YOUR OBJECTIVE
After finding the line containing "warnings: 31 (-3.1%)" below, please output that line and each following one through the line containing "after detailed placement,0.383,26700,-1.91", exactly as written.
*** RECORDED DATA ***
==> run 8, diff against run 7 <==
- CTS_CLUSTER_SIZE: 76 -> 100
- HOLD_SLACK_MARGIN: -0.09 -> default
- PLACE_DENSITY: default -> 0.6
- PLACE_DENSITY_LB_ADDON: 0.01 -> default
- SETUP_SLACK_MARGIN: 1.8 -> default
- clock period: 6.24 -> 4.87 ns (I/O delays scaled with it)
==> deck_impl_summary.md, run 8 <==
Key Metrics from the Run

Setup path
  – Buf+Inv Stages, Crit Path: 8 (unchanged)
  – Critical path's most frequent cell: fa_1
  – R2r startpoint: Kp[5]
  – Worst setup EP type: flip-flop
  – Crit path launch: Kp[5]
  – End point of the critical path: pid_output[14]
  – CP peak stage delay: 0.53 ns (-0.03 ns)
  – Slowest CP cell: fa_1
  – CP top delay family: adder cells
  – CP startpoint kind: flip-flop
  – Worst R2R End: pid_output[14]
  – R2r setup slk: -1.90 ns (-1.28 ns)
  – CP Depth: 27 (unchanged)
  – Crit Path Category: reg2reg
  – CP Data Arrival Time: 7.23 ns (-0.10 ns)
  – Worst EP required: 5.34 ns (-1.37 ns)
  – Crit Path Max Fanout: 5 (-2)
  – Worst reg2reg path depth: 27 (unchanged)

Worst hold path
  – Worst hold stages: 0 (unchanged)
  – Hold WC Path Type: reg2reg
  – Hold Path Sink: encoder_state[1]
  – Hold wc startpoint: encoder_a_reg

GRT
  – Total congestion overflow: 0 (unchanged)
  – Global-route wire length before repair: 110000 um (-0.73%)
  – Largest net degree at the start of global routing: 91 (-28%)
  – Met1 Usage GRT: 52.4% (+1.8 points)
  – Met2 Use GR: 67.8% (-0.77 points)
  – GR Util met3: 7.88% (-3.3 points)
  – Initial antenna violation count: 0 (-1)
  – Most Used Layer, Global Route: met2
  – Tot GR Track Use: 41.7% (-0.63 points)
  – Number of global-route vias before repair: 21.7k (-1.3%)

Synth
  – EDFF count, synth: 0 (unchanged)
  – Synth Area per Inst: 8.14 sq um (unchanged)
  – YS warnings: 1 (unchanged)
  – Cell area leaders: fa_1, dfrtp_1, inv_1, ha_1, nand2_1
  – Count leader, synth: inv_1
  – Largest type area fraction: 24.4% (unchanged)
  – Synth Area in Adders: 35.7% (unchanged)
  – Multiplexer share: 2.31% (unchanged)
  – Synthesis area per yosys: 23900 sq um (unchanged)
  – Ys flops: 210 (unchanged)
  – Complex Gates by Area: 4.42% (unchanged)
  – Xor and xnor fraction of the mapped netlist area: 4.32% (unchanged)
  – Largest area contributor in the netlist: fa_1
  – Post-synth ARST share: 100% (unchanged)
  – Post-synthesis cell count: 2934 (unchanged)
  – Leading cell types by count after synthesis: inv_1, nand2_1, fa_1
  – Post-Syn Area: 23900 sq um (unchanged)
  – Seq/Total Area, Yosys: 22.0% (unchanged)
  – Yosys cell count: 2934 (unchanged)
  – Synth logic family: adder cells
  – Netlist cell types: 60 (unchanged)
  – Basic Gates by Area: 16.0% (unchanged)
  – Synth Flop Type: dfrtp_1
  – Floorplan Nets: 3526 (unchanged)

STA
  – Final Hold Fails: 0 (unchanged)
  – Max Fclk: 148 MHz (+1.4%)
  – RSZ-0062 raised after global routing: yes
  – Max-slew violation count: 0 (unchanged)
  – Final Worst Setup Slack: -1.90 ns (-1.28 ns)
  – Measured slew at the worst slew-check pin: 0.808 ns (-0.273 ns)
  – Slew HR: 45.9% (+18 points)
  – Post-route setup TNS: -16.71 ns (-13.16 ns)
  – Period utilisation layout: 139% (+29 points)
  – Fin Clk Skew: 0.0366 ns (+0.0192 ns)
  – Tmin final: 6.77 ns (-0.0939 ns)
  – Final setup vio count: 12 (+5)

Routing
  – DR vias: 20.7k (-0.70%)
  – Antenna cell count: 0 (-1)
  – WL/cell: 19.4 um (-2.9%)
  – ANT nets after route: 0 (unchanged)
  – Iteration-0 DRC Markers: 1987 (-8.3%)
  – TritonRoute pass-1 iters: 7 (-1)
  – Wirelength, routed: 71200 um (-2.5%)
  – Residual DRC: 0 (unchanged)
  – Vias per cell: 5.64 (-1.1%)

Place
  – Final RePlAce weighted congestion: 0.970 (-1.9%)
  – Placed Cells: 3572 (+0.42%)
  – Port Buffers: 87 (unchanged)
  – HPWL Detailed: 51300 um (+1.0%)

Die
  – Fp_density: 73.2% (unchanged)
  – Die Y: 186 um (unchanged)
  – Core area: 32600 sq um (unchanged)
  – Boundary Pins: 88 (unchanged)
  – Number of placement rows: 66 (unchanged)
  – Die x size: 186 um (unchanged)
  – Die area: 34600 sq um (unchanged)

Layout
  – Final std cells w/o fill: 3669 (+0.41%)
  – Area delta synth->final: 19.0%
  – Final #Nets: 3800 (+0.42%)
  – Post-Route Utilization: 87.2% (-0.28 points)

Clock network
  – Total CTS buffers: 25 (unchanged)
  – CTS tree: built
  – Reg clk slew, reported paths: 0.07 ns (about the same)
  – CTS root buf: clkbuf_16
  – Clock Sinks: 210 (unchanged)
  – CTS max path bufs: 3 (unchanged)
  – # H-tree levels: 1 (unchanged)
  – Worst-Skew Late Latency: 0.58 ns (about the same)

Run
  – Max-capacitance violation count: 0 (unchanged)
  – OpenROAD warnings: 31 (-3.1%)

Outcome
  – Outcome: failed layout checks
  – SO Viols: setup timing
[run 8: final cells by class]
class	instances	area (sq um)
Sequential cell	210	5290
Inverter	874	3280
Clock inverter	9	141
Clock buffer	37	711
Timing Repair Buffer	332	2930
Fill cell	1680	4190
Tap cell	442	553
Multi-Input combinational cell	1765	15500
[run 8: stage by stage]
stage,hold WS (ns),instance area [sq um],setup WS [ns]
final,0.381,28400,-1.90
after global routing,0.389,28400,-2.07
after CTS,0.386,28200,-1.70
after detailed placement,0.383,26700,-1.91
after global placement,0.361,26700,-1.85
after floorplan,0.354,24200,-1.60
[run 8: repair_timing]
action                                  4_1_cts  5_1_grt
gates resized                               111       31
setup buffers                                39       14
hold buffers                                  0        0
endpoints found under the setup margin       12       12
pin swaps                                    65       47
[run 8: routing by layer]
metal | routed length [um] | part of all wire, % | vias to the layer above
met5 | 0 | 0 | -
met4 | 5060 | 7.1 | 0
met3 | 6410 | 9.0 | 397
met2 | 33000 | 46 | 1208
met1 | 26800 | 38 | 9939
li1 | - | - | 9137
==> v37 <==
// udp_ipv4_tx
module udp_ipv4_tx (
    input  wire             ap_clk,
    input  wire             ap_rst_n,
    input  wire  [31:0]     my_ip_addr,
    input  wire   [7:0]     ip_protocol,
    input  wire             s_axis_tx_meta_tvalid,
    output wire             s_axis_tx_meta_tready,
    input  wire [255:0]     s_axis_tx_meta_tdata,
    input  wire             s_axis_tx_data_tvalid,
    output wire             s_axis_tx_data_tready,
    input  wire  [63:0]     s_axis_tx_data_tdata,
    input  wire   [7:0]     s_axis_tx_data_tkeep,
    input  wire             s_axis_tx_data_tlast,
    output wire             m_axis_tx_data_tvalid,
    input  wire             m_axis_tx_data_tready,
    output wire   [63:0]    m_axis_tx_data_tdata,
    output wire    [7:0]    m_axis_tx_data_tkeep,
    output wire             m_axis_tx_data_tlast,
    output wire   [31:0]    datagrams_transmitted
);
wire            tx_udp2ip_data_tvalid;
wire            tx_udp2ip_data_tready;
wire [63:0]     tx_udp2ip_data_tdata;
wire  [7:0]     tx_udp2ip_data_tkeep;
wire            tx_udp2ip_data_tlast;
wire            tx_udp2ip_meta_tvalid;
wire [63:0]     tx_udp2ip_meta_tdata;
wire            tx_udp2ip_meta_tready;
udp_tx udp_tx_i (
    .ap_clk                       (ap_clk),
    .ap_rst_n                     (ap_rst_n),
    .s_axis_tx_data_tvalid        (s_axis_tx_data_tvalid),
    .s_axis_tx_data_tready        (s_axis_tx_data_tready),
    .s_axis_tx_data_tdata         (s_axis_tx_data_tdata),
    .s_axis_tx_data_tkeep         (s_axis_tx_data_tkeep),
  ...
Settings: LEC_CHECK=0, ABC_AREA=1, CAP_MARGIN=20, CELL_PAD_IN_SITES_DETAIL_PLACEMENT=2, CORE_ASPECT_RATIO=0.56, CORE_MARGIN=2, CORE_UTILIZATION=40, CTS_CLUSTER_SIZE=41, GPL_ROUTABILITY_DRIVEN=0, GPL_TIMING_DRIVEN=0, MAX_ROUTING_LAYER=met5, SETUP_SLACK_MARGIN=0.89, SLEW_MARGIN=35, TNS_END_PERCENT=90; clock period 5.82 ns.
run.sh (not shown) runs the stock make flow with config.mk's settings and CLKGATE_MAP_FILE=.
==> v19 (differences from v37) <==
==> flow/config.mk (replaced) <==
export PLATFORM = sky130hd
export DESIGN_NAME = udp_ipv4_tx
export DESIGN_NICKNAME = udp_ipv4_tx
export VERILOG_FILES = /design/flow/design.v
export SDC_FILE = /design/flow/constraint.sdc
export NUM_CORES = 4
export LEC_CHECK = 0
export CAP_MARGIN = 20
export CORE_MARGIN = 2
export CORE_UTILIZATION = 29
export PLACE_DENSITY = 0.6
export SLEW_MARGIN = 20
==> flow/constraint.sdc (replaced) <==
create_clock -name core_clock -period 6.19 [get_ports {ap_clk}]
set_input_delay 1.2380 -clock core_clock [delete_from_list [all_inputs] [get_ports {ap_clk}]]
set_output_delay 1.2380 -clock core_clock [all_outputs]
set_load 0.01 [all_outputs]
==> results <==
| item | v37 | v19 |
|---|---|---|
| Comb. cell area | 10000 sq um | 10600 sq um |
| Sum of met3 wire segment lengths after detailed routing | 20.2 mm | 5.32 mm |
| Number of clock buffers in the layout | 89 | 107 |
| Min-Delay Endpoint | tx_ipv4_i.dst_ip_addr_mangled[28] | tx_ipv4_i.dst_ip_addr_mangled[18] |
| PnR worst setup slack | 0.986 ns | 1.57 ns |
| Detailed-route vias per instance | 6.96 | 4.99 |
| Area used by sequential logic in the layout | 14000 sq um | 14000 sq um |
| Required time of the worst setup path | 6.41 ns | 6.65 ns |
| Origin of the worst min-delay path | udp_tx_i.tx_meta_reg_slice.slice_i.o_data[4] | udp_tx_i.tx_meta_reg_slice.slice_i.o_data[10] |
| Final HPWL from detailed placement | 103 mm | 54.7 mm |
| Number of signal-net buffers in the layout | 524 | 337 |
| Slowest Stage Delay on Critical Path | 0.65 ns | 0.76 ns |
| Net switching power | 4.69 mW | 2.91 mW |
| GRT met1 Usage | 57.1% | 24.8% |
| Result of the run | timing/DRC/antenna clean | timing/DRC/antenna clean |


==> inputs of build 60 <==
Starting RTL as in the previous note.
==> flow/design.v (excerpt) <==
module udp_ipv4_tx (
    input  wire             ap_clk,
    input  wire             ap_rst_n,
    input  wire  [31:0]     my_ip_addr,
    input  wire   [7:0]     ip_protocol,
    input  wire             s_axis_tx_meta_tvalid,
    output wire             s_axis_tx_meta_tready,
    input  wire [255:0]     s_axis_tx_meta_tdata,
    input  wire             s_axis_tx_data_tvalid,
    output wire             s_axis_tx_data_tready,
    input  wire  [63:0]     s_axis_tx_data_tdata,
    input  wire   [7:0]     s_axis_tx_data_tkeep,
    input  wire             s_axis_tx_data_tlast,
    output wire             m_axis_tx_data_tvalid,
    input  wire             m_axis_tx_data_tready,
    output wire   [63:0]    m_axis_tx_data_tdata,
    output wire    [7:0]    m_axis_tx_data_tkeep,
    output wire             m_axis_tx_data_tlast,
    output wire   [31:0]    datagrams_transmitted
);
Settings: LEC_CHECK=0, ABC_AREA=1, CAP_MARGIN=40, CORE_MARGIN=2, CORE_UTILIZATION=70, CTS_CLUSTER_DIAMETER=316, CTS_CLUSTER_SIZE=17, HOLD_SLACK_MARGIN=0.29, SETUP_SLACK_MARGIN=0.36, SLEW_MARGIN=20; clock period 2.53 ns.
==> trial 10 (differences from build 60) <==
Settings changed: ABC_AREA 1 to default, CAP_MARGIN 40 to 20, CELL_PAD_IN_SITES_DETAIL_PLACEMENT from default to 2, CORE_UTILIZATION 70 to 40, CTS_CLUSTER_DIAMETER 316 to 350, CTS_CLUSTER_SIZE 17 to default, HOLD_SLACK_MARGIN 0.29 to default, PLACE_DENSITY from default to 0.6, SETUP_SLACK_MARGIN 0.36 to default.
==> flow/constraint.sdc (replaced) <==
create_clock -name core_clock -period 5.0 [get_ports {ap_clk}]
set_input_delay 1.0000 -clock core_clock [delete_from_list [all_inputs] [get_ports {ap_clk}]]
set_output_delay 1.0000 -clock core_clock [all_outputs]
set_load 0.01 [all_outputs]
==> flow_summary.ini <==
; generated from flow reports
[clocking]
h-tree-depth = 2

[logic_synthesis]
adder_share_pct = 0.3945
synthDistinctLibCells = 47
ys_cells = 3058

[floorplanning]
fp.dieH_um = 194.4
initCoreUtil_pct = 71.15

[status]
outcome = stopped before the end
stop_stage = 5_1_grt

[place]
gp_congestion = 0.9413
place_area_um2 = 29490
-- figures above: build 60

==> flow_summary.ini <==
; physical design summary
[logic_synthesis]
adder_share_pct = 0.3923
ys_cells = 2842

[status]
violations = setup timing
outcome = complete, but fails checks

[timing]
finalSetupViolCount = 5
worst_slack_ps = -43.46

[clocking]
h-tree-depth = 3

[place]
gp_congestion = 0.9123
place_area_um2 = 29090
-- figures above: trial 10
***
RESPONSE TO THE EXERCISE
  – OpenROAD warnings: 31 (-3.1%)

Outcome
  – Outcome: failed layout checks
  – SO Viols: setup timing
[run 8: final cells by class]
class	instances	area (sq um)
Sequential cell	210	5290
Inverter	874	3280
Clock inverter	9	141
Clock buffer	37	711
Timing Repair Buffer	332	2930
Fill cell	1680	4190
Tap cell	442	553
Multi-Input combinational cell	1765	15500
[run 8: stage by stage]
stage,hold WS (ns),instance area [sq um],setup WS [ns]
final,0.381,28400,-1.90
after global routing,0.389,28400,-2.07
after CTS,0.386,28200,-1.70
after detailed placement,0.383,26700,-1.91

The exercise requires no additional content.